January can be a difficult month for me. The minimum amount of sunlight is a factor. Another part is having my birthday right after the holidays. 

  


To celebrate my birthday sometimes feels like it’s just a comma rather than an exclamation point. And my late husband and I were married on my birthday, which gives the date less of a bounce, now he’s gone.

When 2020 hit and my birthday came, the attention and surprises I received warmed my heart (and shattered my resolve to hate my birthday). It didn’t matter the sky was gray. It didn’t matter it rained instead of snowed. The significance was the display of love I received.




Whether love was wrapped up in a gift for me. Or sent by text. Regardless if it was a card I got in the mail. What mattered most was I felt loved. Sounds simple. But it was very powerful. 

I share my birthday month with Dr. Martin Luther King, Jr. It’s a holiday I look forward to after my birthday. I feel like it’s been a bonus for me since I’ve moved to Ann Arbor. The events celebrating Dr. King are inspirational.

This year the keynote speaker (Hill Auditorium on the campus of University of Michigan) was Angela Davis. Normally on MLK Day, there’s a very long line before the doors open. This year in extreme, bitter cold, the line reached around an entire city block, 3 or 4 people wide! 




I waited in line among enthusiastic, freezing people, excited to hear Dr. Davis speak.
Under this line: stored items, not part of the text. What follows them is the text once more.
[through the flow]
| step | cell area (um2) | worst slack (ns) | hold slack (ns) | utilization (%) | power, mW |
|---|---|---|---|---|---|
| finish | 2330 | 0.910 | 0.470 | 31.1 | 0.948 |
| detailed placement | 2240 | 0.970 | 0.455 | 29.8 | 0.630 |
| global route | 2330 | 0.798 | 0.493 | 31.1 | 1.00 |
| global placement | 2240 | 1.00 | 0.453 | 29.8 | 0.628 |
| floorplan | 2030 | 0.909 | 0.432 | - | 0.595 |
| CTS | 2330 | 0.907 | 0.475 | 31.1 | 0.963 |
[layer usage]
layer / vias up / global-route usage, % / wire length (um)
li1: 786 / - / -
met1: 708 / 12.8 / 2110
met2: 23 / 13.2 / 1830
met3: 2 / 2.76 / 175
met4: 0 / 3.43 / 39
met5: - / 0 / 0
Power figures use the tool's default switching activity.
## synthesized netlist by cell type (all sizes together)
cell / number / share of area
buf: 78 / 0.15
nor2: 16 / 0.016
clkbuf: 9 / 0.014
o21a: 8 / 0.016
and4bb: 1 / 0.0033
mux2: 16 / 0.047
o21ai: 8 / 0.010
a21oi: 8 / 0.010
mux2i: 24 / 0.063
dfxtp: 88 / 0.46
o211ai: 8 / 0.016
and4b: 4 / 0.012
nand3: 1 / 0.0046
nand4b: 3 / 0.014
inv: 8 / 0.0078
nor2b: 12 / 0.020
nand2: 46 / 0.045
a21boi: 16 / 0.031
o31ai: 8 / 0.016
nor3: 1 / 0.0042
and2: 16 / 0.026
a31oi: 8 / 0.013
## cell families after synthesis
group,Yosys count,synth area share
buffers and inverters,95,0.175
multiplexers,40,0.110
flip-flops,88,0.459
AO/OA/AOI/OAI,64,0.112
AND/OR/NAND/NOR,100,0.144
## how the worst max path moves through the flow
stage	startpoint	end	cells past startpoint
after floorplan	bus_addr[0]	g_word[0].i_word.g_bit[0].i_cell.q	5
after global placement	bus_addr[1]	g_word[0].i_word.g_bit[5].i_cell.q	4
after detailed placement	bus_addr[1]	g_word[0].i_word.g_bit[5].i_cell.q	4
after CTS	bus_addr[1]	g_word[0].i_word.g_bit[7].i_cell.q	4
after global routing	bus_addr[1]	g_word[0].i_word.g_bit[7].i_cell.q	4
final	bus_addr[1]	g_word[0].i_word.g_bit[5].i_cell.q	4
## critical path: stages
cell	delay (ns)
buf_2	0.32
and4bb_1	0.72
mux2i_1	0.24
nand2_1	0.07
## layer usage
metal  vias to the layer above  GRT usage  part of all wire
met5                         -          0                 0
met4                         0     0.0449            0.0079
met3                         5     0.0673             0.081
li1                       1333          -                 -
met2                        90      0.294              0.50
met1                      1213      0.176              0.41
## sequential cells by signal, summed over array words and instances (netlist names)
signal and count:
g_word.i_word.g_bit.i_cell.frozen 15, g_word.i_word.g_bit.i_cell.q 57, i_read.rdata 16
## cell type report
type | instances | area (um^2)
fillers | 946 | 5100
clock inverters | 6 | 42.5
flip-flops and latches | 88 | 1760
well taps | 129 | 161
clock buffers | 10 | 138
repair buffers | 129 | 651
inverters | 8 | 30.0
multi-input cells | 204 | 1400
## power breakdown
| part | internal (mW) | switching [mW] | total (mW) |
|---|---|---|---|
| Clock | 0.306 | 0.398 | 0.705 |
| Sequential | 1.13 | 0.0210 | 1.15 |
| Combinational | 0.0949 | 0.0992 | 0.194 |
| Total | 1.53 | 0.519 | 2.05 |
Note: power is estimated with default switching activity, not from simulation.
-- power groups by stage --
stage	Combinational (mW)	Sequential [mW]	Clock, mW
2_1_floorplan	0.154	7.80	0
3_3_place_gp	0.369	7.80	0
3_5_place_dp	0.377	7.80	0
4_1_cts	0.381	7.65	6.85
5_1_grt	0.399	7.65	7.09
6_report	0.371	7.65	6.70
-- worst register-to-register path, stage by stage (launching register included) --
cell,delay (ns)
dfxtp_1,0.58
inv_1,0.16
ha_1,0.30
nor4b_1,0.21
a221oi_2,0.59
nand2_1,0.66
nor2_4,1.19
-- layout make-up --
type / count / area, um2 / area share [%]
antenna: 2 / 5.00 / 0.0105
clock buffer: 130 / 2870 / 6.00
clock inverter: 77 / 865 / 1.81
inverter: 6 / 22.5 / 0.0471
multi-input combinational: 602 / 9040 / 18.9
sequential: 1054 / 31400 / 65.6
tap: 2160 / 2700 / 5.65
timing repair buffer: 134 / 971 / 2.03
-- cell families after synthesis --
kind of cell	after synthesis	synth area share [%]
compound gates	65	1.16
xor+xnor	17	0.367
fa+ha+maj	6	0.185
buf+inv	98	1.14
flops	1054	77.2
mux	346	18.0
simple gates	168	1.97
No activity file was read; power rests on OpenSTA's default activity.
<file path="config.mk">
export PLATFORM = sky130hd
export DESIGN_NAME = dbg_cmd_reg
export DESIGN_NICKNAME = d
export VERILOG_FILES = /design/src/rtl/dbg_cmd_pkg.sv /design/src/rtl/dbg_idle_timer.sv /design/src/rtl/dbg_cmd_store.sv /design/src/rtl/dbg_clk_switch.sv /design/src/rtl/dbg_cmd_reg.sv
export SDC_FILE = /design/constraint.sdc
export NUM_CORES = 1
export LEC_CHECK = 0
export CAP_MARGIN = 25
export CORE_AREA = 2 2 66 61
export CTS_CLUSTER_DIAMETER = 100
export DETAILED_ROUTE_END_ITERATION = 10
export DIE_AREA = 0 0 68 63
export PLACE_DENSITY = 0.77
export RECOVER_POWER = 50
export SLEW_MARGIN = 25
export SYNTH_ARGS = -nofsm -noshare
export SYNTH_HDL_FRONTEND = slang
export SYNTH_SLANG_ARGS = --single-unit
</file>
<file path="constraint.sdc">
create_clock -name clk -period 2 [get_ports clk]
set_input_delay 0.3 -clock clk [delete_from_list [all_inputs] [get_ports clk]]
set_output_delay 0.3 -clock clk [all_outputs]
set_load 0.02 [all_outputs]
</file>
--- config.mk ---
export PLATFORM = sky130hd
export DESIGN_NAME = halfchip_code_timer
export DESIGN_NICKNAME = d
export VERILOG_FILES = /design/src/rtl/hcs_pkg.sv /design/src/rtl/code_nco.sv /design/src/rtl/slip_inserter.sv /design/src/rtl/pn_lfsr.sv /design/src/rtl/tap_line.sv /design/src/rtl/halfchip_code_timer.sv
export SDC_FILE = /design/constraint.sdc
export NUM_CORES = 1
export LEC_CHECK = 0
export ABC_AREA = 0
export BUFFER_PORTS_ARGS = -buffer_cell sky130_fd_sc_hd__buf_2
export CORE_AREA = 4 4 110 91
export CTS_CLUSTER_SIZE = 40
export DETAILED_ROUTE_END_ITERATION = 7
export DIE_AREA = 0 0 114 95
export PLACE_DENSITY = 0.74
export SETUP_SLACK_MARGIN = 0.4
export SYNTH_ARGS = -nofsm -noshare
export SYNTH_HDL_FRONTEND = slang
export SYNTH_SLANG_ARGS = --single-unit
--- constraint.sdc ---
create_clock -name clk -period 4.2 [get_ports clk]
set_input_delay 0.21 -clock clk [delete_from_list [all_inputs] [get_ports clk]]
set_output_delay 0.21 -clock clk [all_outputs]
set_load 0.03 [all_outputs]
--- src/rtl/hcs_pkg.sv ---
package hcs_pkg;

  localparam int CODE_W = 2;

  typedef logic [CODE_W-1:0] chip_code_t;

  localparam chip_code_t CODE_PLUS  = 2'b01;
  localparam chip_code_t CODE_MINUS = 2'b11;

  function automatic chip_code_t encode_chip(input logic b);
    return b ? CODE_MINUS : CODE_PLUS;
  endfunction

endpackage
==> src/rtl/calrot_pkg.sv <==
package calrot_pkg;
  // strobes from the control to the ring datapath
  typedef struct packed {
    logic step;    // rotate one position
    logic reload;  // load position 0
  } ringCmd_t;
endpackage

==> src/rtl/calrot_ctrl.sv <==
module calrot_ctrl
  import calrot_pkg::*;
(
  input  logic     rst,
  input  logic     advEn,
  input  logic     ringHealthy,
  output ringCmd_t cmd
);
  // reload wins over stepping; a broken ring is repaired before it moves
  always_comb begin
    cmd.reload = rst | ~ringHealthy;
    cmd.step   = advEn & ~cmd.reload;
  end
endmodule

==> src/rtl/calrot_ring.sv <==
module calrot_ring
  import calrot_pkg::*;
#(
  parameter int NUM_OUT = 64
) (
  input  logic             clk,
  input  ringCmd_t         cmd,
  output logic [NUM_OUT:0] ringQ,
  output logic [NUM_OUT:0] ringNext,
  output logic             ringHealthy
);
  localparam int RING_W = NUM_OUT + 1;
  localparam logic [RING_W-1:0] HOME = RING_W'(1);

  logic [RING_W-1:0] rotated;

  assign rotated     = {ringQ[RING_W-2:0], ringQ[RING_W-1]};
  assign ringHealthy = (ringQ != '0) && ((ringQ & (ringQ - 1'b1)) == '0);

  always_comb begin
    if (cmd.reload)    ringNext = HOME;
    else if (cmd.step) ringNext = rotated;
    else               ringNext = ringQ;
  end

  always_ff @(posedge clk) begin
    ringQ <= ringNext;
  end
endmodule
==> src/rtl/hbg_deglitch.sv <==
module hbg_deglitch #(
  parameter int STABLE_N = 4
) (
  input  logic clk,
  input  logic rst_n,
  input  logic din,
  output logic dout
);
  localparam int CW = (STABLE_N > 1) ? $clog2(STABLE_N) : 1;
  localparam logic [CW-1:0] LAST = CW'(STABLE_N - 1);

  logic [CW-1:0] run_q;

  // The accepted level changes only after STABLE_N differing samples in a row.
  always_ff @(posedge clk) begin
    if (!rst_n) begin
      dout  <= 1'b0;
      run_q <= '0;
    end else if (din == dout) begin
      run_q <= '0;
    end else if (run_q == LAST) begin
      dout  <= din;
      run_q <= '0;
    end else begin
      run_q <= run_q + 1'b1;
    end
  end
endmodule

==> src/rtl/hbg_decode.sv <==
module hbg_decode
  import hbg_pkg::*;
(
  input  logic     sleep_n,
  input  logic     bridge_sel,
  input  logic     pwm_mode,
  input  logic     pin_a_f,
  input  logic     pin_b_f,
  input  logic     reg_a,
  input  logic     reg_b,
  output leg_cmd_t leg1_tgt,
  output leg_cmd_t leg2_tgt
);
  logic cmd_a, cmd_b;

  always_comb begin
    cmd_a = bridge_sel ? reg_a : pin_a_f;
    cmd_b = bridge_sel ? reg_b : pin_b_f;
  end

  always_comb begin
    leg1_tgt = CMD_OFF;
    leg2_tgt = CMD_OFF;
    if (!sleep_n) begin
      leg1_tgt = CMD_OFF;
      leg2_tgt = CMD_OFF;
    end else if (!pwm_mode) begin
      // direction mode: A enables, B selects the direction
      if (!cmd_a) begin
        leg1_tgt = CMD_LOW;
        leg2_tgt = CMD_LOW;
      end else if (cmd_b) begin
        leg1_tgt = CMD_HIGH;
        leg2_tgt = CMD_LOW;
      end else begin
        leg1_tgt = CMD_LOW;
        leg2_tgt = CMD_HIGH;
      end
    end else begin
      // two-input mode: each command drives one side
      case ({cmd_a, cmd_b})
        2'b10: begin leg1_tgt = CMD_HIGH; leg2_tgt = CMD_LOW;  end
        2'b01: begin leg1_tgt = CMD_LOW;  leg2_tgt = CMD_HIGH; end
        2'b11: begin leg1_tgt = CMD_LOW;  leg2_tgt = CMD_LOW;  end
        default: begin leg1_tgt = CMD_OFF; leg2_tgt = CMD_OFF; end
      endcase
    end
  end
endmodule
<file path="src/rtl/sup_pkg.sv">
package sup_pkg;
    typedef enum logic [1:0] {
        SQ_HOLD  = 2'd0,
        SQ_DELAY = 2'd1,
        SQ_RUN   = 2'd2,
        SQ_PULSE = 2'd3
    } seq_state_e;

    function automatic int unsigned umax(input int unsigned a, input int unsigned b);
        return (a > b) ? a : b;
    endfunction
endpackage

</file>
<file path="src/rtl/sup_tick_gen.sv">
module sup_tick_gen #(
    parameter int unsigned CYC_PER_TICK = 50000
) (
    input  logic clk,
    input  logic rst_n,
    output logic tick
);
    localparam int unsigned CW = (CYC_PER_TICK > 1) ? $clog2(CYC_PER_TICK) : 1;

    typedef struct packed {
        logic [CW-1:0] cnt;
        logic          tick;
    } tg_t;

    tg_t d, q;

    always_comb begin
        d      = q;
        d.tick = 1'b0;
        if (q.cnt >= CW'(CYC_PER_TICK - 1)) begin
            d.cnt  = '0;
            d.tick = 1'b1;
        end else begin
            d.cnt = q.cnt + 1'b1;
        end
    end

    always_ff @(posedge clk or negedge rst_n) begin
        if (!rst_n) q <= '0;
        else        q <= d;
    end

    assign tick = q.tick;


    tick_phase_chk: assert property (@(posedge clk) disable iff (!rst_n)
        q.tick |-> (q.cnt == '0));
endmodule

</file>
<file path="src/rtl/sup_kick_det.sv">
module sup_kick_det (
    input  logic clk,
    input  logic rst_n,
    input  logic scl,
    input  logic sda,
    input  logic abort,
    output logic kick
);
    typedef struct packed {
        logic scl_p;
        logic sda_p;
        logic armed;
        logic low_seen;
        logic kick;
    } kd_t;

    localparam kd_t KD_RST = '{scl_p: 1'b1, sda_p: 1'b1, armed: 1'b0, low_seen: 1'b0, kick: 1'b0};

    kd_t d, q;
    logic start_c, stop_c;

    always_comb begin
        start_c = q.scl_p & scl & q.sda_p & ~sda;
        stop_c  = q.scl_p & scl & ~q.sda_p & sda;
        d       = q;
        d.scl_p = scl;
        d.sda_p = sda;
        d.kick  = 1'b0;
        if (abort) begin
            d.armed    = 1'b0;
            d.low_seen = 1'b0;
        end else if (start_c) begin
            d.armed    = 1'b1;
            d.low_seen = 1'b0;
        end else if (stop_c) begin
            d.kick     = q.armed & q.low_seen;
            d.armed    = 1'b0;
            d.low_seen = 1'b0;
        end else if (q.armed && !scl) begin
            d.low_seen = 1'b1;
        end
    end

    always_ff @(posedge clk or negedge rst_n) begin
        if (!rst_n) q <= KD_RST;
        else        q <= d;
    end

    assign kick = q.kick;


    kick_needs_toggle_chk: assert property (@(posedge clk) disable iff (!rst_n)
        q.kick |-> ($past(q.armed) && $past(q.low_seen)));
endmodule

</file>
<file path="src/rtl/sup_wdog.sv">
module sup_wdog #(
    parameter int unsigned WD_LONG_MS  = 1400,
    parameter int unsigned WD_MID_MS   = 600,
    parameter int unsigned WD_SHORT_MS = 200
) (
    input  logic       clk,
    input  logic       rst_n,
    input  logic       tick,
    input  logic       kick,
    input  logic       run,
    input  logic [1:0] sel,
    output logic       expire
);
    import sup_pkg::*;

    localparam int unsigned WMAX = umax(WD_LONG_MS, umax(WD_MID_MS, WD_SHORT_MS));
    localparam int unsigned WW   = $clog2(WMAX + 1);

    typedef struct packed {
        logic [WW-1:0] cnt;
        logic          exp;
    } wd_t;

    wd_t d, q;
    logic [WW-1:0] limit;
    logic          enabled;

    always_comb begin
        case (sel)
            2'b00:   limit = WW'(WD_LONG_MS);
            2'b01:   limit = WW'(WD_MID_MS);
            default: limit = WW'(WD_SHORT_MS);
        endcase
        enabled = (sel != 2'b11);
        d       = q;
        d.exp   = 1'b0;
        if (!run || kick || !enabled) begin
            d.cnt = '0;
        end else if (tick) begin
            if (q.cnt >= limit - 1'b1) begin
                d.cnt = '0;
                d.exp = 1'b1;
            end else begin
                d.cnt = q.cnt + 1'b1;
            end
        end
    end

    always_ff @(posedge clk or negedge rst_n) begin
        if (!rst_n) q <= '0;
        else        q <= d;
    end

    assign expire = q.exp;


    wd_off_code_chk: assert property (@(posedge clk) disable iff (!rst_n)
        q.exp |-> ($past(sel) != 2'b11));


    wd_fresh_chk: assert property (@(posedge clk) disable iff (!rst_n)
        ($past(kick) || !$past(run)) |-> (q.cnt == '0));
endmodule

</file>
<file path="src/rtl/sup_reset_ctrl.sv">
module sup_reset_ctrl #(
    parameter int unsigned CYC_PER_TICK   = 50000,
    parameter int unsigned REL_MS         = 200,
    parameter int unsigned PULSE_MS       = 250,
    parameter int unsigned WD_LONG_MS     = 1400,
    parameter int unsigned WD_MID_MS      = 600,
    parameter int unsigned WD_SHORT_MS    = 200,
    parameter bit          RST_ACTIVE_LOW = 1'b1
) (
    input  logic       clk,
    input  logic       rst_n,
    input  logic       supply_ok,
    input  logic [1:0] wd_sel,
    input  logic       scl,
    input  logic       sda,
    input  logic       nv_busy,
    output logic       rst_out,
    output logic       bus_inhibit,
    output logic       nv_permit
);
    import sup_pkg::*;

    localparam int unsigned SMAX = umax(REL_MS, PULSE_MS);
    localparam int unsigned SCW  = $clog2(SMAX + 1);

    typedef struct packed {
        seq_state_e     st;
        logic [SCW-1:0] cnt;
        logic           grace;
    } sq_t;

    sq_t  d, q;
    logic tick, kick, expire, rst_active, wd_run;

    sup_tick_gen #(.CYC_PER_TICK(CYC_PER_TICK)) u_tick (
        .clk(clk), .rst_n(rst_n), .tick(tick)
    );

    sup_kick_det u_kick (
        .clk(clk), .rst_n(rst_n), .scl(scl), .sda(sda),
        .abort(rst_active), .kick(kick)
    );

    sup_wdog #(
        .WD_LONG_MS(WD_LONG_MS), .WD_MID_MS(WD_MID_MS), .WD_SHORT_MS(WD_SHORT_MS)
    ) u_wdog (
        .clk(clk), .rst_n(rst_n), .tick(tick), .kick(kick),
        .run(wd_run), .sel(wd_sel), .expire(expire)
    );

    assign rst_active  = (q.st != SQ_RUN) | ~supply_ok;
    assign wd_run      = (q.st == SQ_RUN) & supply_ok;
    assign bus_inhibit = rst_active;
    assign nv_permit   = ~rst_active | q.grace;
    assign rst_out     = RST_ACTIVE_LOW ? ~rst_active : rst_active;

    always_comb begin
        d = q;
        if (!rst_active) d.grace = nv_busy;
        else             d.grace = q.grace & nv_busy;

        case (q.st)
            SQ_HOLD: begin
                d.cnt = '0;
                if (supply_ok) d.st = SQ_DELAY;
            end
            SQ_DELAY: begin
                if (tick) begin
                    if (q.cnt == SCW'(REL_MS - 1)) begin
                        d.st  = SQ_RUN;
                        d.cnt = '0;
                    end else begin
                        d.cnt = q.cnt + 1'b1;
                    end
                end
            end
            SQ_RUN: begin
                d.cnt = '0;
                if (expire) d.st = SQ_PULSE;
            end
            default: begin
                if (tick) begin
                    if (q.cnt == SCW'(PULSE_MS - 1)) begin
                        d.st  = SQ_RUN;
                        d.cnt = '0;
                    end else begin
                        d.cnt = q.cnt + 1'b1;
                    end
                end
            end
        endcase

        if (!supply_ok) begin
            d.st  = SQ_HOLD;
            d.cnt = '0;
        end
    end

    always_ff @(posedge clk or negedge rst_n) begin
        if (!rst_n) q <= '{st: SQ_HOLD, cnt: '0, grace: 1'b0};
        else        q <= d;
    end


    supply_low_hold_chk: assert property (@(posedge clk) disable iff (!rst_n)
        !$past(supply_ok) |-> (q.st == SQ_HOLD));


    release_after_delay_chk: assert property (@(posedge clk) disable iff (!rst_n)
        ($past(q.st) == SQ_DELAY && q.st == SQ_RUN) |->
            ($past(q.cnt) == SCW'(REL_MS - 1) && $past(tick)));


    pulse_from_run_chk: assert property (@(posedge clk) disable iff (!rst_n)
        (q.st == SQ_PULSE) |-> ($past(q.st) == SQ_RUN || $past(q.st) == SQ_PULSE));


    nv_grace_origin_chk: assert property (@(posedge clk) disable iff (!rst_n)
        $rose(q.grace) |-> $past(nv_busy));
endmodule

</file>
When she walked on stage the audience of more than 3,500 people rose in standing ovation. She radiated calm and wisdom. When she smiled I could see it clearly from up on the third-floor mezzanine.

Her speech reminded me of why we celebrate a man who was a catalyst of social change. Huge social change. She brought home often, why it’s important to remember we can collectively make changes. 

The point she made near the end of her speech, “We have to change how we think”, was my late birthday gift.  Brilliant and right to the point. 

We aren’t ever done. It’s not healthy for social change or for a healthy, evolving culture to keep a vise-grip on our old thinking.


I’m a year older, but I want to go back to a youthful way of thinking. Open-minded. I want to make room for new ideas, new challenges, new constructs of our world so I don’t get my mind cemented into “I know all the answers”.

(Mis)Education was the theme of the symposium. Columbus didn’t discover America. as Davis pointed out. “It wasn’t lost”.



If I don’t grow in empathy it will be because my eyes and ears are closed and my mouth is wagging, which means no new information can possibly seep in. It works in both directions. No old learning is released from its dusty cage either.

This is the yellow, sticky-note on my bathroom mirror.


Dr. Davis said, "What we need now is to generate hope."
I think like the song, "This Little Light of Mine" the hope begins with each of us.